386. Packaging ML Models

▮ Advantage Of Packaging

Packaging ML models means getting a model into a container to take advantage of the following.

Fig.1 – Container Deployment
  1. You can run a container locally as long as container runtime is installed
  2. You can easily distribute and share your container
  3. There are many options to deploy a container in the cloud and scale it if necessary
  4. The deployment method becomes less complicated which makes it easier to debug and maintain

Here is one example to containerize an NLP model using Docker and Flask.

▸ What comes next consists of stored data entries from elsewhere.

**src/rtl/dds_control_arbiter_if.sv**
```systemverilog
// -----------------------------------------------------------------------------
// dds_control_pkg / dds_control_arbiter_if
//
// Purpose : Shared DDS control word type, plus the bundle of signals between
//           the control sources, the arbiter and channelized_dds.
//
// dds_control_t fields:
//   valid         - word is meaningful this cycle (request / output strobe)
//   channel_index - target DDS channel (8 bits, wide enough to carry
//                   out-of-range indices that the arbiter must discard)
//   control_type  - operation to apply to the channel
//   setup_data    - {start[15:0], stop[15:0], step[15:0]} for sweeps
//   control_data  - free-form operation payload
//
// Interface signals:
//   Req_data     - per-requester control word (.valid is the request)
//   Req_ready    - per-requester accept strobe
//   Control_data - registered control word towards channelized_dds
//   Init_done    - post-reset channel clear sequence has completed
//   Drop_pulse   - one-cycle pulse when an accepted request was discarded
//
// Modports:
//   master - control-source side (drives Req_data)
//   slave  - arbiter side (drives everything else)
// -----------------------------------------------------------------------------
package dds_control_pkg;

   localparam int DDS_CH_W = 8;

   typedef enum logic [1:0] {
      dds_control_type_none        = 2'd0,
      dds_control_type_single_tone = 2'd1,
      dds_control_type_sin_sweep   = 2'd2,
      dds_control_type_fm          = 2'd3
   } dds_control_type_t;

   typedef struct packed {
      logic                valid;
      logic [DDS_CH_W-1:0] channel_index;
      dds_control_type_t   control_type;
      logic [47:0]         setup_data;
      logic [31:0]         control_data;
   } dds_control_t;

endpackage

interface dds_control_arbiter_if
   import dds_control_pkg::*;
#(
   parameter int NUM_REQUESTERS = 2
);

   dds_control_t              Req_data [NUM_REQUESTERS];
   logic [NUM_REQUESTERS-1:0] Req_ready;
   dds_control_t              Control_data;
   logic                      Init_done;
   logic                      Drop_pulse;

   modport master (
      output Req_data,
      input  Req_ready,
      input  Control_data,
      input  Init_done,
      input  Drop_pulse
   );

   modport slave (
      input  Req_data,
      output Req_ready,
      output Control_data,
      output Init_done,
      output Drop_pulse
   );

endinterface

```
**src/rtl/dds_control_arbiter.sv**
```systemverilog
// -----------------------------------------------------------------------------
// dds_control_arbiter
//
// Purpose : Shares the single channelized_dds control port between several
//           control sources. After reset it first walks every DDS channel
//           and writes a "none" word to each (clear sequence), then arbitrates
//           requesters round-robin, one transfer per cycle, registering the
//           granted word onto Control_data with one cycle of latency.
//           Requests addressing a channel that does not exist are accepted
//           (so the requester is not stalled) but discarded, flagged by a
//           one-cycle Drop_pulse.
//
// Ports:
//   Clk    - single clock, rising edge
//   Rst    - asynchronous, active-high reset
//   io_bus - dds_control_arbiter_if.slave:
//              Req_data[]   (in)  per-requester control words / requests
//              Req_ready[]  (out) per-requester accept strobe (combinational)
//              Control_data (out) registered control word
//              Init_done    (out) clear sequence complete
//              Drop_pulse   (out) accepted request discarded
// -----------------------------------------------------------------------------
module dds_control_arbiter
   import dds_control_pkg::*;
#(
   parameter int NUM_REQUESTERS      = 2,
   parameter int NUM_CHANNELS        = 16,
   parameter int CHANNEL_INDEX_WIDTH = $clog2(NUM_CHANNELS)
) (
   input  logic                  Clk,
   input  logic                  Rst,
   dds_control_arbiter_if.slave  io_bus
);

   localparam int PTR_W = (NUM_REQUESTERS > 1) ? $clog2(NUM_REQUESTERS) : 1;

   localparam logic [0:0] S_INIT = 1'b0;
   localparam logic [0:0] S_ARB  = 1'b1;

   localparam logic [CHANNEL_INDEX_WIDTH-1:0] LAST_CH  =
      CHANNEL_INDEX_WIDTH'(NUM_CHANNELS - 1);
   localparam logic [PTR_W-1:0]               LAST_REQ =
      PTR_W'(NUM_REQUESTERS - 1);

   // ---------------------------------------------------------------- state
   logic [0:0]                     r_state;
   logic [CHANNEL_INDEX_WIDTH-1:0] r_init_cnt;
   logic [PTR_W-1:0]               r_rr_ptr;
   dds_control_t                   r_ctrl;
   logic                           r_init_done;
   logic                           r_drop;

   // ---------------------------------------------------------------- wires
   logic [PTR_W-1:0] w_cand;
   logic             w_grant_any;
   logic [PTR_W-1:0] w_grant_idx;
   logic [PTR_W-1:0] w_next_ptr;
   dds_control_t     w_grant_word;
   dds_control_t     w_init_word;
   logic             w_out_of_range;

   // Round-robin search: scan requesters starting at r_rr_ptr, first valid
   // one wins. Only active once the clear sequence has finished.
   always_comb begin
      w_cand      = '0;
      w_grant_any = 1'b0;
      w_grant_idx = '0;
      if (r_state == S_ARB) begin
         for (int unsigned i = 0; i < NUM_REQUESTERS; i++) begin
            w_cand = PTR_W'((32'(r_rr_ptr) + i) % 32'(NUM_REQUESTERS));
            if (!w_grant_any && io_bus.Req_data[w_cand].valid) begin
               w_grant_any = 1'b1;
               w_grant_idx = w_cand;
            end
         end
      end
   end

   // Ready is asserted only for the granted requester, which by construction
   // has valid high, so every ready pulse is a transfer.
   always_comb begin
      io_bus.Req_ready = '0;
      if (w_grant_any) begin
         io_bus.Req_ready[w_grant_idx] = 1'b1;
      end
   end

   always_comb begin
      w_grant_word       = io_bus.Req_data[w_grant_idx];
      w_grant_word.valid = 1'b1;
      w_out_of_range     =
         {{(32-DDS_CH_W){1'b0}}, w_grant_word.channel_index} >= 32'(NUM_CHANNELS);
      w_next_ptr         = (w_grant_idx == LAST_REQ) ? '0 : w_grant_idx + 1'b1;
   end

   always_comb begin
      w_init_word               = '0;
      w_init_word.valid         = 1'b1;
      w_init_word.channel_index = DDS_CH_W'(r_init_cnt);
      w_init_word.control_type  = dds_control_type_none;
   end

   // ---------------------------------------------------------------- FSM
   always_ff @(posedge Clk or posedge Rst) begin
      if (Rst) begin
         r_state     <= S_INIT;
         r_init_cnt  <= '0;
         r_rr_ptr    <= '0;
         r_ctrl      <= '0;
         r_init_done <= 1'b0;
         r_drop      <= 1'b0;
      end else begin
         // Output strobes default low; set below only when a word goes out.
         r_ctrl.valid <= 1'b0;
         r_drop       <= 1'b0;
         case (r_state)
            S_INIT: begin
               r_ctrl <= w_init_word;
               if (r_init_cnt == LAST_CH) begin
                  r_state     <= S_ARB;
                  r_init_done <= 1'b1;
               end else begin
                  r_init_cnt <= r_init_cnt + 1'b1;
               end
            end
            S_ARB: begin
               if (w_grant_any) begin
                  // Pointer advances identically for forwarded and dropped
                  // requests so a bad requester cannot starve the others.
                  r_rr_ptr <= w_next_ptr;
                  if (w_out_of_range) begin
                     r_drop <= 1'b1;
                  end else begin
                     r_ctrl <= w_grant_word;
                  end
               end
            end
            default: begin
               r_state <= S_INIT;
            end
         endcase
      end
   end

   assign io_bus.Control_data = r_ctrl;
   assign io_bus.Init_done    = r_init_done;
   assign io_bus.Drop_pulse   = r_drop;

endmodule

```
**src/flat_wrapper.sv**
```systemverilog
// flat-port wrapper written by rule: the top's interface ports become plain ports
module dds_control_arbiter_flat import dds_control_pkg::*;
#(
   parameter int NUM_REQUESTERS      = 2,
   parameter int NUM_CHANNELS        = 16,
   parameter int CHANNEL_INDEX_WIDTH = $clog2(NUM_CHANNELS)
)
  (Clk, Rst, io_bus_Req_data, io_bus_Req_ready, io_bus_Control_data, io_bus_Init_done, io_bus_Drop_pulse);
  dds_control_arbiter_if #(.NUM_REQUESTERS(NUM_REQUESTERS)) io_bus_i ();
  input  logic Clk;
  input  logic Rst;
  input wire logic [$bits(io_bus_i.Req_data)-1:0] io_bus_Req_data;
  output wire logic [$bits(io_bus_i.Req_ready)-1:0] io_bus_Req_ready;
  output wire logic [$bits(io_bus_i.Control_data)-1:0] io_bus_Control_data;
  output wire logic [$bits(io_bus_i.Init_done)-1:0] io_bus_Init_done;
  output wire logic [$bits(io_bus_i.Drop_pulse)-1:0] io_bus_Drop_pulse;
  assign io_bus_i.Req_data = {>>{io_bus_Req_data}};
  assign io_bus_Req_ready = io_bus_i.Req_ready;
  assign io_bus_Control_data = io_bus_i.Control_data;
  assign io_bus_Init_done = io_bus_i.Init_done;
  assign io_bus_Drop_pulse = io_bus_i.Drop_pulse;
  dds_control_arbiter #(.NUM_REQUESTERS(NUM_REQUESTERS), .NUM_CHANNELS(NUM_CHANNELS), .CHANNEL_INDEX_WIDTH(CHANNEL_INDEX_WIDTH)) u_core (.Clk(Clk), .Rst(Rst), .io_bus(io_bus_i));
endmodule
```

Reference: Practical MLOps

▮ Directory Structure

This is the final directory structure we want to make.

Working Directory:.
│  Dockerfile
│  requirements.txt
│
└─webapp
        app.py
        roberta-sequence-classification-9.onnx

▮ Dockerfile

First, we will create a Dockerfile to install everything inside the container.

FROM python:3.8 #use python image

COPY ./requirements.txt /webapp/requirements.txt

WORKDIR /webapp

RUN pip install -r requirements.txt

COPY webapp/* /webapp

ENTRYPOINT [ "python" ]

CMD ["app.py"]

▮ requirements.txt

Here we specify the list of libraries we will need to package the model.

simpletransformers==0.4.0
tensorboardX==1.9
transformers==2.1.0
flask==2.1.0
torch==1.7.1
onnxruntime==1.7.0

▮ app.py

We will create a simple flask app with a predict() function which links with the /predict URL.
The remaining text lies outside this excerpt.